**To do**
Lines of the data that contain the word "fine" are the ones to copy.
*** Task data Section Begins ***
What follows belongs to an exercise in optimizing a design on an open flow for small area, a short achievable clock period and few clock cycles per item; a production flow would make more cautious choices. Function was checked by simulation only, so behaviour that the tests miss may differ from the original.

== v14 ==
==> flow/design.v (excerpt) <==
module verilog_multiplier(clk, rst, ready, op1, op2, res, done);
    input wire clk, rst;
    input wire ready;
    input wire [31:0] op1, op2;
    output wire [31:0] res;
    output reg done;
    localparam IDLE = 2'd0, R0 = 2'd1, LSH = 2'd2, RSH = 2'd3;
    reg [1:0] st;
    reg [47:0] S;
    reg [47:16] C;
    reg        ccl;
    reg [9:0]  E;        
    reg        sgn, fnan, fz, fpay;
    reg        rndr;     
    reg [21:0] pay;      
    wire e1z = (op1[30:23] == 8'd0);
    wire e2z = (op2[30:23] == 8'd0);
    wire e1f = (op1[30:23] == 8'hff);
    wire e2f = (op2[30:23] == 8'hff);
    wire f1z = (op1[22:0] == 23'd0);
    wire f2z = (op2[22:0] == 23'd0);
    wire zero1 = e1z & f1z, zero2 = e2z & f2z;
    wire inf1 = e1f & f1z, inf2 = e2f & f2z;
    wire nan1 = e1f & ~f1z, nan2 = e2f & ~f2z;
    wire qnan = (zero1 & inf2) | (inf1 & zero2);
    wire nanx = ~qnan & (nan1 | nan2);           
    wire zerox = ~(e1f | e2f) & (zero1 | zero2);  
  ...
Size in the first run: roughly 2,300 cells after synthesis, ~120 flip-flops.
clock: 8.0 ns
lec_check: 0
cap_margin: 20
core_margin: 2
core_utilization: 60
setup_slack_margin: 2.25
slew_margin: 20
standard.sh (not shown) runs the stock make flow with config.mk's settings and CLKGATE_MAP_FILE= SYNTH_SCRIPT=/design/flow/synth_recipe.tcl, a recipe that flattens the netlist after the stock synthesis.
==> flow/flow/run.sh <==
#!/bin/bash
# Own flow: the standard layout, except that synthesis runs Yosys's fine
# stage without its early "abc -fast", so that extract_fa finds the design's
# full adders as written (no inverter between adders). The standard synthesis
# runs first; its register names are given to the own netlist's registers,
# and the standard netlist is used as it is if the registers do not match.
set -uo pipefail
W=$(pwd)
R=$W/orfs/results/$FLOW_PLATFORM/verilog_multiplier/base
bash standard.sh synth > log_standard_synth.txt 2>&1 || exit 1
cp "$R/1_2_yosys.v" "$W/ref_1_2_yosys.v"
sed '1s/.*/proc synth {args} { if {[lsearch -glob $args "fine:*"] >= 0} { yosys synth -nofsm -noshare -noabc {*}$args } else { yosys synth -nofsm -noshare {*}$args } }/' synth_recipe.tcl > own_synth.tcl
sed "s|SYNTH_SCRIPT=[^ ]*|SYNTH_SCRIPT=$W/own_synth.tcl|" standard.sh > own_standard.sh
if bash own_standard.sh do-yosys > log_own_synth.txt 2>&1 \
   && python3 flow/rename.py "$W/ref_1_2_yosys.v" "$R/1_2_yosys.v" "$W/own_1_2_yosys.v" > log_rename.txt 2>&1; then
  cp "$W/own_1_2_yosys.v" "$R/1_2_yosys.v"
  echo "own synthesis used" >> log_rename.txt
else
  cp "$W/ref_1_2_yosys.v" "$R/1_2_yosys.v"
  echo "standard synthesis used" >> log_rename.txt
fi
rm -f "$R/1_synth.odb" "$R/1_synth.sdc"
bash standard.sh "BUFFER_PORTS_ARGS=-buffer_cell sky130_fd_sc_hd__buf_2" finish > log_standard_finish.txt 2>&1
Other scripts of this flow, unchanged in this note and not shown: flow/flow/rename.py
v14: full flow OK, the timing, DRC and antenna checks passed
Testbench counts of v14, summed over its fixed seeds: cycles 6,400, items 3,200.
*** Task data Section Ends ***
**Solution to this exercise**
# Own flow: the standard layout, except that synthesis runs Yosys's fine
sed '1s/.*/proc synth {args} { if {[lsearch -glob $args "fine:*"] >= 0} { yosys synth -nofsm -noshare -noabc {*}$args } else { yosys synth -nofsm -noshare {*}$args } }/' synth_recipe.tcl > own_synth.tcl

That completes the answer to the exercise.